One of the best, not surprisingly, was on “Cagney & Lacey” in 1985.  The episode challenged assumptions by having Mary Beth Lacey, who was Catholic and pregnant with her third child, talk about having had an abortion at 19 (in Puerto Rico, since it was still illegal in New York).  “Carol Altieri, CBS vice president for program practices, said her department took ‘special care’ to ‘flesh things out so that all points of view were prominent.’ Much of the right-to-life viewpoint is posed by actress Fionnula Flanagan, guest-starring as a pro-life activist,” reported the LA Times.  Even so, the producers were so worried about backlash that they enlisted feminist organizations to help in a preemptive publicity campaign.

Ten years later, even a show like that would have been unthinkable on major network television.
In the aftermath of the “Cagney & Lacey” episode, Chicago Tribune columnist Stephen Chapman complained, “his week, officers Christine Cagney and Mary Beth Lacey let down their audience by enlisting in the campaign to preserve abortion rights.  The episode, revolving around the bombing of an abortion clinic, could have done justice to the opposing partisans and to the demands of television entertainment. Instead, it offered shrill propaganda….”

After a 2009 episode of “Law & Order” based on the murder of Dr. George Tiller in Wichita, the National Right to Life Committee’s website boasted, “In the end [the killer] is found guilty of the murder; but over the course of the episode a host of the arguments and issues surrounding abortion are covered in a manner unusually sympathetic to the pro-life cause... virtually every pro-life argument you knew you would never hear on a network program is a part of ‘Dignity’ [the episode’s title].

The fact is that by now the anti-choice battle has been nearly won.  When “Maude” aired its controversial episode in 1972, abortion was legal in New York but not in most of the rest of the country; Roe v. Wade was about to be decided.  In 2010 Gallup published a piece entitled, “The New Normal on Abortion: Americans More "Pro-Life.”  For two years in a row, they reported, more respondents considered themselves “pro-life” than “pro-choice,” after decades of the reverse.

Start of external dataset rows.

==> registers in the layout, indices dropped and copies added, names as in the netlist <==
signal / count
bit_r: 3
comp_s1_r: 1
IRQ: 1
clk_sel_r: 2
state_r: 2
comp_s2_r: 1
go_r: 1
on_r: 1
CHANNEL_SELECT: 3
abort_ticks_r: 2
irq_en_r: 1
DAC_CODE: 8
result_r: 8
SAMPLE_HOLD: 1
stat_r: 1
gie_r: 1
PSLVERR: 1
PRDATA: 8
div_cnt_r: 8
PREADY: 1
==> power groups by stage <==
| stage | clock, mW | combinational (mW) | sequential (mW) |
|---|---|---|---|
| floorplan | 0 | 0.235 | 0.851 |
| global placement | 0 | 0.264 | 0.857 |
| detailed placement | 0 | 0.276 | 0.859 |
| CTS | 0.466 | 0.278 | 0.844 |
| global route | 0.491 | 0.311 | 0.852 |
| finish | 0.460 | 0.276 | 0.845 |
$ cat src/iox_pkg.sv
// Package for the I/O expander slave: widths, bus codes and states.
// Assumes one system clock domain; bus pins are sampled, not clocked on.
package iox_pkg;
    localparam int PORT_W = 8;
    localparam int NUM_PORTS = 2;
    localparam int IO_W = 16;
    localparam int ADDR_W = 7;
    localparam int SYNC_STAGES = 2;
    // Fixed upper address bits; lower three come from the select pins
    localparam logic [3:0] ADDR_HI = 4'h4;
    // Command byte layout
    localparam logic [7:0] CMD_IN0 = 8'h00;
    localparam logic [7:0] CMD_IN1 = 8'h01;
    localparam logic [7:0] CMD_OUT0 = 8'h02;
    localparam logic [7:0] CMD_OUT1 = 8'h03;
    localparam logic [7:0] CMD_POL0 = 8'h04;
    localparam logic [7:0] CMD_POL1 = 8'h05;
    localparam logic [7:0] CMD_CFG0 = 8'h06;
    localparam logic [7:0] CMD_CFG1 = 8'h07;
    localparam logic [2:0] CMD_IDX_MASK = 3'h7;
    // Reset values: all pins inputs, outputs high, no inversion
    localparam logic [7:0] CFG_RST = 8'hff;
    localparam logic [7:0] OUT_RST = 8'hff;
    localparam logic [7:0] POL_RST = 8'h00;
    localparam logic [3:0] BIT_LAST = 4'h7;
    localparam logic [3:0] BIT_ACK = 4'h8;
    localparam logic [3:0] BIT_ZERO = 4'h0;

    typedef enum logic [2:0] {
        ST_IDLE = 3'h0,
        ST_ADDR = 3'h1,
        ST_CMD = 3'h2,
        ST_WDATA = 3'h3,
        ST_RDATA = 3'h4,
        ST_IGNORE = 3'h5
    } iox_state_t;
endpackage

$ cat src/iox_edge_if.sv
// Interface carrying synchronised bus pin levels and their edge events.
// Assumes both ends run on clk_sys.
interface iox_edge_if;
    logic scl;
    logic sda;
    logic scl_rise;
    logic scl_fall;
    logic start_det;
    logic stop_det;
    modport prod (output scl, sda, scl_rise, scl_fall, start_det, stop_det);
    modport cons (input scl, sda, scl_rise, scl_fall, start_det, stop_det);
endinterface

$ cat src/iox_bus_sense.sv
// Synchronises SCL and SDA and detects clock edges, START and STOP.
// Assumes pins are asynchronous to clk_sys.
module iox_bus_sense
    import iox_pkg::*;
(
    // Clock and reset
    input wire logic clk_sys,
    input wire logic reset,
    // Raw bus pins
    input wire logic scl_in,
    input wire logic sda_in,
    // Conditioned events
    iox_edge_if.prod ev
);
    logic [SYNC_STAGES-1:0] scl_sync_q, scl_sync_d;
    logic [SYNC_STAGES-1:0] sda_sync_q, sda_sync_d;
    logic scl_prev_q, scl_prev_d;
    logic sda_prev_q, sda_prev_d;

    // Shift pins in and keep the previous settled levels
    always_comb begin
        scl_sync_d = {scl_sync_q[0], scl_in};
        sda_sync_d = {sda_sync_q[0], sda_in};
        scl_prev_d = scl_sync_q[1];
        sda_prev_d = sda_sync_q[1];
    end

    always_ff @(posedge clk_sys or posedge reset) begin
        if (reset) begin
            scl_sync_q <= '1;
            sda_sync_q <= '1;
            scl_prev_q <= 1'b1;
            sda_prev_q <= 1'b1;
        end else begin
            scl_sync_q <= scl_sync_d;
            sda_sync_q <= sda_sync_d;
            scl_prev_q <= scl_prev_d;
            sda_prev_q <= sda_prev_d;
        end
    end

    // SDA moving while SCL stays high is a control condition
    assign ev.scl = scl_prev_q;
    assign ev.sda = sda_prev_q;
    assign ev.scl_rise = scl_sync_q[1] & ~scl_prev_q;
    assign ev.scl_fall = ~scl_sync_q[1] & scl_prev_q;
    assign ev.start_det = scl_sync_q[1] & scl_prev_q & sda_prev_q & ~sda_sync_q[1];
    assign ev.stop_det = scl_sync_q[1] & scl_prev_q & ~sda_prev_q & sda_sync_q[1];
endmodule

$ cat src/iox_top.sv
// I2C slave 16-bit I/O expander with change-detect interrupt.
// Assumes an external master on SCL/SDA and open-drain pads outside.
module iox_top
    import iox_pkg::*;
(
    // Clock and reset
    input wire logic clk_sys,
    input wire logic reset,
    // I2C bus
    input wire logic scl_in,
    input wire logic sda_in,
    output logic sda_out,
    output logic sda_oe,
    // Address select straps
    input wire logic slave_addr_sel0,
    input wire logic slave_addr_sel1,
    input wire logic slave_addr_sel2,
    // General purpose pins
    input wire logic [IO_W-1:0] io_in,
    output logic [IO_W-1:0] io_out,
    output logic [IO_W-1:0] io_oe,
    // Interrupt, open drain
    output logic int_out,
    output logic int_oe
);
    iox_edge_if ev ();

    iox_bus_sense u_sense (
        .clk_sys(clk_sys),
        .reset(reset),
        .scl_in(scl_in),
        .sda_in(sda_in),
        .ev(ev)
    );

    logic [IO_W-1:0] io_s1_q, io_s2_q;
    logic [2:0] ad_s1_q, ad_s2_q;
    iox_state_t st_q, st_d;
    logic [3:0] bit_q, bit_d;
    logic [7:0] sh_q, sh_d;
    logic [7:0] cmd_q, cmd_d;
    logic drive_q, drive_d;
    logic [IO_W-1:0] in_q, in_d;
    logic [IO_W-1:0] out_q, out_d;
    logic [IO_W-1:0] pol_q, pol_d;
    logic [IO_W-1:0] cfg_q, cfg_d;
    logic [NUM_PORTS-1:0] pend_q, pend_d;
    logic [7:0] rd_byte;
    logic [ADDR_W-1:0] my_addr;
    logic [NUM_PORTS-1:0] mism;
    logic [NUM_PORTS-1:0] rd_clr;
    logic ack_fall;
    logic rd_ack_fall;
    logic load_fall;
    logic [2:0] next_idx;
    logic reload_q, reload_d;

    // Two-flop synchronisers for pins and straps
    always_ff @(posedge clk_sys or posedge reset) begin
        if (reset) begin
            io_s1_q <= '1;
            io_s2_q <= '1;
            ad_s1_q <= '0;
            ad_s2_q <= '0;
        end else begin
            io_s1_q <= io_in;
            io_s2_q <= io_s1_q;
            ad_s1_q <= {slave_addr_sel2, slave_addr_sel1, slave_addr_sel0};
            ad_s2_q <= ad_s1_q;
        end
    end

    assign my_addr = {ADDR_HI, ad_s2_q};
    assign ack_fall = ev.scl_fall && (bit_q == BIT_ACK);
    assign rd_ack_fall = ack_fall && (st_q == ST_RDATA);
    // Acknowledge falls that start a byte out: after the read address, or after a master acknowledge
    assign load_fall = (ack_fall && st_q == ST_ADDR && sh_q[0]) || (rd_ack_fall && !ev.sda);
    // Register index of that byte; the low command bit selects within the pair
    assign next_idx = (st_q == ST_RDATA) ? (cmd_q[2:0] ^ CMD_IN1[2:0]) : cmd_q[2:0];

    // Read data mux, polarity applied per bit
    always_comb begin
        case (cmd_q[2:0] & CMD_IDX_MASK)
            CMD_IN0[2:0]: rd_byte = in_q[7:0] ^ pol_q[7:0];
            CMD_IN1[2:0]: rd_byte = in_q[15:8] ^ pol_q[15:8];
            CMD_OUT0[2:0]: rd_byte = out_q[7:0];
            CMD_OUT1[2:0]: rd_byte = out_q[15:8];
            CMD_POL0[2:0]: rd_byte = pol_q[7:0];
            CMD_POL1[2:0]: rd_byte = pol_q[15:8];
            CMD_CFG0[2:0]: rd_byte = cfg_q[7:0];
            default: rd_byte = cfg_q[15:8];
        endcase
    end

    // Per-port mismatch between live inputs and captured register
    genvar p;
    generate
        for (p = 0; p < NUM_PORTS; p++) begin : g_port
            // Only input-configured pins count; outputs are masked out
            assign mism[p] = |((io_s2_q[p*PORT_W +: PORT_W] ^ in_q[p*PORT_W +: PORT_W])
                               & cfg_q[p*PORT_W +: PORT_W]);
            // Capture strobe: this port is the next byte to go out on a read
            assign rd_clr[p] = load_fall && (next_idx == 3'(p));
        end
    endgenerate

    // Bus state machine: framing, acknowledge and register access
    always_comb begin
        st_d = st_q;
        bit_d = bit_q;
        sh_d = sh_q;
        cmd_d = cmd_q;
        drive_d = drive_q;
        out_d = out_q;
        pol_d = pol_q;
        cfg_d = cfg_q;
        in_d = in_q;
        reload_d = load_fall;
        // Only the port about to be sent is recaptured, so the other port keeps its pending change
        for (int i = 0; i < NUM_PORTS; i++) begin
            if (rd_clr[i]) begin
                in_d[i*PORT_W +: PORT_W] = io_s2_q[i*PORT_W +: PORT_W];
            end
        end
        if (ev.stop_det) begin
            st_d = ST_IDLE;
            drive_d = 1'b0;
        end else if (ev.start_det) begin
            st_d = ST_ADDR;
            // The clock fall that ends the START carries no bit; it wraps this count to zero
            bit_d = ~BIT_ZERO;
            drive_d = 1'b0;
        end else if (st_q != ST_IDLE && st_q != ST_IGNORE) begin
            if (ev.scl_rise && bit_q <= BIT_LAST) begin
                sh_d = {sh_q[6:0], ev.sda};
            end
            if (ev.scl_rise && bit_q == BIT_ACK && st_q == ST_RDATA && ev.sda) begin
                st_d = ST_IGNORE;
            end
            if (ev.scl_fall) begin
                if (bit_q == BIT_LAST) begin
                    bit_d = BIT_ACK;
                    drive_d = 1'b0;
                    case (st_q)
                        ST_ADDR: begin
                            if (sh_q[7:1] == my_addr) begin
                                drive_d = 1'b1;
                            end else begin
                                st_d = ST_IGNORE;
                            end
                        end
                        ST_CMD: begin
                            cmd_d = sh_q;
                            drive_d = 1'b1;
                        end
                        ST_WDATA: begin
                            drive_d = 1'b1;
                            case (cmd_q[2:0])
                                CMD_OUT0[2:0]: out_d[7:0] = sh_q;
                                CMD_OUT1[2:0]: out_d[15:8] = sh_q;
                                CMD_POL0[2:0]: pol_d[7:0] = sh_q;
                                CMD_POL1[2:0]: pol_d[15:8] = sh_q;
                                CMD_CFG0[2:0]: cfg_d[7:0] = sh_q;
                                CMD_CFG1[2:0]: cfg_d[15:8] = sh_q;
                                default: ;
                            endcase
                        end
                        default: ;
                    endcase
                end else if (bit_q == BIT_ACK) begin
                    bit_d = BIT_ZERO;
                    drive_d = 1'b0;
                    case (st_q)
                        ST_ADDR: begin
                            if (sh_q[0]) begin
                                st_d = ST_RDATA; // First byte loads on the following cycle
                            end else begin
                                st_d = ST_CMD;
                            end
                        end
                        ST_CMD: st_d = ST_WDATA;
                        ST_WDATA: cmd_d = cmd_q ^ 8'h01;
                        ST_RDATA: begin
                            cmd_d = cmd_q ^ 8'h01;
                        end
                        default: ;
                    endcase
                end else begin
                    bit_d = bit_q + 4'h1;
                    if (st_q == ST_RDATA) begin
                        drive_d = ~sh_q[7];
                    end
                end
            end
        end
        // Read byte loads one cycle after the acknowledge fall, once pair index and capture have settled
        if (reload_q && st_q == ST_RDATA) begin
            sh_d = rd_byte;
            drive_d = ~rd_byte[7];
        end
    end

    // Register the state
    always_ff @(posedge clk_sys or posedge reset) begin
        if (reset) begin
            reload_q <= 1'b0;
            st_q <= ST_IDLE;
            bit_q <= BIT_ZERO;
            sh_q <= '0;
            cmd_q <= CMD_IN0;
            drive_q <= 1'b0;
            in_q <= '1;
            out_q <= {OUT_RST, OUT_RST};
            pol_q <= {POL_RST, POL_RST};
            cfg_q <= {CFG_RST, CFG_RST};
        end else begin
            reload_q <= reload_d;
            st_q <= st_d;
            bit_q <= bit_d;
            cmd_q <= cmd_d;
            in_q <= in_d;
            out_q <= out_d;
            pol_q <= pol_d;
            cfg_q <= cfg_d;
            sh_q <= sh_d;
            drive_q <= drive_d;
        end
    end

    // Pending flag per port: follows mismatch, dropped by a read of that port
    always_comb begin
        for (int i = 0; i < NUM_PORTS; i++) begin
            pend_d[i] = mism[i] & (pend_q[i] | ~rd_clr[i]);
        end
    end

    always_ff @(posedge clk_sys or posedge reset) begin
        if (reset) begin
            pend_q <= '0;
        end else begin
            pend_q <= pend_d;
        end
    end

    // Pin drivers
    assign sda_out = 1'b0;
    assign sda_oe = drive_q;
    assign io_out = out_q;
    assign io_oe = ~cfg_q;
    assign int_out = 1'b0;
    assign int_oe = |pend_q;
endmodule

$ cat config.mk
export PLATFORM = sky130hd
export DESIGN_NAME = iox_top
export DESIGN_NICKNAME = d
export VERILOG_FILES = /design/src/iox_pkg.sv /design/src/iox_edge_if.sv /design/src/iox_bus_sense.sv /design/src/iox_top.sv
export SDC_FILE = /design/constraint.sdc
export NUM_CORES = 1
export LEC_CHECK = 0
export ABC_CLOCK_PERIOD_IN_PS = 4750
export BUFFER_PORTS_ARGS = -buffer_cell sky130_fd_sc_hd__clkbuf_2
export CAP_MARGIN = 20
export CORE_ASPECT_RATIO = 2
export CORE_UTILIZATION = 32
export DETAILED_ROUTE_END_ITERATION = 6
export PLACE_DENSITY = 0.47
export REMOVE_ABC_BUFFERS = 1
export SLEW_MARGIN = 0
export SYNTH_ARGS = -nofsm -noshare
export SYNTH_HDL_FRONTEND = slang
export SYNTH_HIERARCHICAL = 1
export SYNTH_SLANG_ARGS = --single-unit
$ cat constraint.sdc
create_clock -name clk_sys -period 4.75 [get_ports clk_sys]
set_input_delay 0.2375 -clock clk_sys [delete_from_list [all_inputs] [get_ports clk_sys]]
set_output_delay 0.2375 -clock clk_sys [all_outputs]
set_load 0.01 [all_outputs]
==> results of run 1 <==
==> Yosys cell counts (2+ instances only) <==
library cell / instances
a21oi_1: 5
a221oi_1: 4
a22o_1: 5
a22oi_1: 8
a311oi_1: 2
a31oi_1: 7
a32oi_1: 2
and2_1: 3
and3_1: 2
and3b_1: 2
and4b_1: 3
buf_2: 6
buf_4: 7
buf_6: 3
clkbuf_1: 6
dfrtp_1: 44
dfstp_2: 86
ha_1: 2
inv_1: 30
mux2_2: 69
mux2i_1: 7
nand2_1: 20
nand2_2: 4
nand2b_1: 11
nand3_1: 11
nand4_1: 2
nor2_1: 15
nor2b_1: 8
nor3_1: 5
nor3_2: 2
nor4_1: 2
nor4b_1: 6
o2111ai_1: 2
o211ai_1: 2
o21ai_0: 31
o221ai_1: 3
o22a_1: 3
o22ai_1: 8
or3_1: 2
xnor2_1: 24
xor2_1: 3
==> final timing paths <==
| path | startpoint | depth (start not counted) | end |
|---|---|---|---|
| worst max register to register | u_sense/ev.scl | 6 | pol_q[13] |
| worst min register to register | ad_s1_q[0] | 0 | ad_s2_q[0] |
| worst max-delay path | u_sense/ev.scl | 6 | pol_q[13] |
| worst min-delay path | ad_s1_q[0] | 0 | ad_s2_q[0] |
| max in group asynchronous | reset | 4 | ad_s1_q[2] |
| min in group asynchronous | reset | 3 | pend_q[1] |
==> layout make-up <==
cell class | instances | area, sq um | share of cell area
clock buffers | 20 | 489.2 | 0.06696
clock inverters | 12 | 125.1 | 0.01713
inverters | 30 | 115.1 | 0.01576
multi-input cells | 305 | 2382 | 0.3261
flip-flops and latches | 130 | 3361 | 0.4600
well taps | 216 | 270.3 | 0.03699
repair buffers | 84 | 563.0 | 0.07707
==> metrics by stage <==
step | utilization | std cells | setup slack, ns | total power (W) | area, sq um
finish | 0.3991 | 797 | 2.092 | 0.003034 | 7306
global placement | 0.3517 | 741 | 2.153 | 0.001686 | 6439
CTS | 0.3976 | 796 | 2.084 | 0.003067 | 7278
floorplan | - | 465 | 1.346 | 0.001536 | 5856
global route | 0.3991 | 797 | 1.916 | 0.003164 | 7306
detailed placement | 0.3520 | 742 | 2.084 | 0.001690 | 6444
==> state kept, by name (all words and copies together) (netlist names), 2 cells and up <==
register / cells
ad_s1_q: 3
ad_s2_q: 3
bit_q: 4
cfg_q: 16
cmd_q: 3
in_q: 16
io_out: 16
io_s1_q: 16
io_s2_q: 16
pend_q: 2
pol_q: 16
sh_q: 8
st_q: 3
u_sense/scl_sync_q: 2
u_sense/sda_sync_q: 2
==> worst register-to-register path: stages, from the launching register on <==
cell and delay (ns):
dfstp_2 0.55, nor2b_1 0.40, or3b_4 0.47, nor3_2 0.16, nand2_1 0.17, nor3_4 0.41
mux2_2 0.39
==> power groups by stage <==
stage / combinational [W] / sequential (W) / clock [W]
floorplan: 0.000243 / 0.00129 / 0
global placement: 0.000327 / 0.00136 / 0
detailed placement: 0.000332 / 0.00136 / 0
CTS: 0.000346 / 0.00134 / 0.00138
global route: 0.000382 / 0.00136 / 0.00143
finish: 0.000343 / 0.00134 / 0.00135
==> cell usage in the layout (no fill, tap or decap), types with 6 or more instances in the layout <==
cell,n
dfstp_2,86
mux2_2,69
clkbuf_2,56
dfrtp_1,44
o21ai_0,31
inv_1,29
xnor2_1,24
dlygate4sd3_1,22
nand2_1,20
clkbuf_16,19
nor2_1,15
nand2b_1,11
nand3_1,11
nor2b_1,8
a22oi_1,8
o22ai_1,8
mux2i_1,7
a31oi_1,7
nor4b_1,6
==> cells by family (layout without fill, tap and decap cells) <==
family | count (synthesis) | after routing
other | 1 | 2
buffers and inverters | 53 | 146
and+or+nand+nor | 109 | 109
adders and majority gates | 2 | 2
DFF | 130 | 130
muxes | 77 | 77
xor gates and xnor gates | 27 | 27
AOI/OAI and AO/OA | 88 | 88
==> layer usage <==
metal,vias up,track usage
li1,1895,-
met3,28,0.03472
met1,2136,0.1854
met5,-,0
met2,73,0.3486
met4,0,0.08458
==> summary.md, run 1 <==
| Metric | Value |
|---|---|
| DPL Wire Length | `11.86 mm` |
| Final Wtd Congestion | `0.9021` |
| Yosys synthesis warning count | `6` |
| Sequential share of power | `0.442` |
| Slowest CP cell | `dfstp_2` |
| Total GRT Usage | `0.1821` |
| Die height | `195.6 um` |
| Number of nets in the layout | `593` |
| GR Overflow Total | `0` |
| Net switching power | `0.0008344 W` |
| Fillers | `1749` |
| Slew headroom | `0.5507` |
| Worst vdd ir | `0.2120 mV` |
| Post-CTS Setup Bufs | `0` |
| # setup viols final | `0` |
| M1 wire length | `5.773 mm` |
| Via count of the first global-routing pass | `4414` |
| 1st-pass router iterations | `4` |
| Mapped Area | `5998 sq um` |
| Startpoint types | `flip-flop` |
| Slew Limit Fails | `0` |
| Synth Instances | `487` |
| Crit-path cells | `nor2b_1 > or3b_4 > nor3_2 > nand2_1 > nor3_4 > mux2_2` |
| Ports | `59` |
| Floorplan row count | `70` |
| PortBufs | `56` |
| Leakage | `3.035 nW` |
| Top Metal Used | `met4` |
| CTS H-tree depth | `4` |
| Crit path max-delay family | `simple AND/OR/NAND/NOR gates` |
| Fin. Hold Viols | `0` |
| Yosys top cell area share | `0.3767` |
| Clock skew | `0.007511 ns` |
| Sequential area share after synthesis | `0.5603` |
| RSZ-0062 raised after global routing | `no` |
| Compound-Gate Fraction of Synth Area | `0.09679` |
| Die area | `19330 sq um` |
| Synth top area cells | `dfstp_2 (38%), dfrtp_1 (18%), mux2_2 (13%), xnor2_1 (3.5%), o21ai_0 (2.6%)` |
| Syn avg cell area | `12.32 sq um` |
| Clock Sinks | `130` |
| Initial Util | `0.3277` |
| Area leader, netlist | `dfstp_2` |
| Worst Path Required | `5.05 ns` |
| Metal2 WL | `9.683 mm` |
| Max frequency | `376.2 MHz` |
| TritonCTS clock tree | `built` |
| First-pass GRT wire length | `25.70 mm` |
| Netlist cell types | `61` |
| Gate power share | `0.113` |
| #FFs+latches synth | `130` |
| Bufs on Longest Clock Path | `2` |
| Largest net degree at the start of global routing | `54` |
| Wire length on met3 | `431 um` |
| Core area | `18310 sq um` |
| Bufs and invs on worst path | `0` |
| Via count | `4132` |
| Post-synth ARST share | `1.000` |
| Worst-margin pin slew | `0.6739 ns` |
| Simple-gate area share of the yosys netlist | `0.1106` |
| Synth Area in XOR/XNOR | `0.03942` |
| Chip Width | `98.81 um` |
| Clock root cell | `clkbuf_16` |
| Switching portion of total power | `0.2750` |
| CTS Buf Count | `17` |
| Crit-path max FO | `8` |
| Power per standard cell area | `415.3 nW/um^2` |
| Setup TNS | `0 ns` |
| Synth Area in Adders | `0.004172` |
| Worst Setup End Kind | `flip-flop` |
| Worst-path clk slew | `0.06 ns` |
| Crit path DAT | `2.96 ns` |
| Vias per cell | `5.184` |
| R2R Setup Slk | `2.09 ns` |
| DRT iter0 DRCs | `167` |
| Max-Cap Viols | `0` |
| WHS | `0.3503 ns` |
| Layout cells sized above 1 | `0.4596` |
| Critical Path Max Stage Delay | `0.55 ns` |
| Min cycle time layout | `2.658 ns` |
| Clock share of power | `0.445` |
| Fin crit share | `0.5597` |
| Status | `complete, no violations` |
| Drt drc | `0` |
| Final ANT Viol Nets | `0` |
| Routed wire length | `16.38 mm` |
| Post_cts resized | `0` |
| Mux share of post-synthesis cell area | `0.1450` |
| Area Growth Syn to Fin | `21.80%` |
| Worst skew pair latency | `0.42 ns` |
| Initial antenna violation count | `0` |
| Crit path kind | `flip-flop to flip-flop` |
| EDFF count, synth | `0` |
| P_int | `0.002200 W` |
| Largest family of logic cells by synthesized area | `multiplexers` |
| Number of antenna diodes | `0` |
| CTS Hold Bufs | `22` |
| Main synth FF type | `dfstp_2` |
| Worst hold path class | `flip-flop to flip-flop` |
| Routed length per instance | `20.55 um` |
(Power assumes the default switching activity.)
==> run 2, diff against run 1 <==
--- a/config.mk
+++ b/config.mk
@@ -5,7 +5,7 @@
 export SDC_FILE = /design/constraint.sdc
 export NUM_CORES = 1
 export LEC_CHECK = 0
-export ABC_CLOCK_PERIOD_IN_PS = 4750
+export ABC_CLOCK_PERIOD_IN_PS = 2610
 export BUFFER_PORTS_ARGS = -buffer_cell sky130_fd_sc_hd__clkbuf_2
 export CAP_MARGIN = 20
 export CORE_ASPECT_RATIO = 2
==> constraint.sdc (replaced) <==
create_clock -name clk_sys -period 2.61 [get_ports clk_sys]
set_input_delay 0.1305 -clock clk_sys [delete_from_list [all_inputs] [get_ports clk_sys]]
set_output_delay 0.1305 -clock clk_sys [all_outputs]
set_load 0.01 [all_outputs]
==> run 2 against run 1 <==
- combinational power up 100%
- critical path depth unchanged
- die area unchanged
- sequential power up 80%
- maximum frequency up 8.6%
- sequential cell count unchanged
- core utilization up 0.44 points
- non-clock buffer count up 17
- register-to-register slack worse by 1.9 ns
- largest power group is now sequential cells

But it’s not only, and not most importantly, in matters of public opinion that the anti-choice movement is secure.  88% of U.S. counties have no abortion provider, and a whopping 97% of non-metropolitan areas.  More than two-thirds of states do not allow public funding to be used for abortion, and the rising cost and economic crisis puts it out of reach for most women who need it.  Frivolous lawsuits and even criminal prosecutions set up byanti-abortion activists discourage new doctors from becoming abortion providers.  Most states have parental notification laws for women or girls under 18, and many require parental consent (in some states, parents must be notified but do not need to consent - it's unclear, however, how many girls are able to access abortion over their parents' objections).  Some states, including Texas, require the woman to see the fetal heartbeat on a sonogram before getting an abortion.

The anti-choice movement doesn't need to worry that teenagers who see "Friday Night Lights" will decide to end their pregnancies.  If Becky were a real teenager in a small Texas town like Dillon, it's far more likely she would end up getting a sonogram at a fake abortion clinic (a clinic run by an anti-abortion group masquerading as an abortion provider) than that she would have actually gotten the abortion so easily.

No wonder there hasn’t been a big outcry over Cristina’s or Becky’s abortions.  Television characters can get abortions now, but most real women cannot.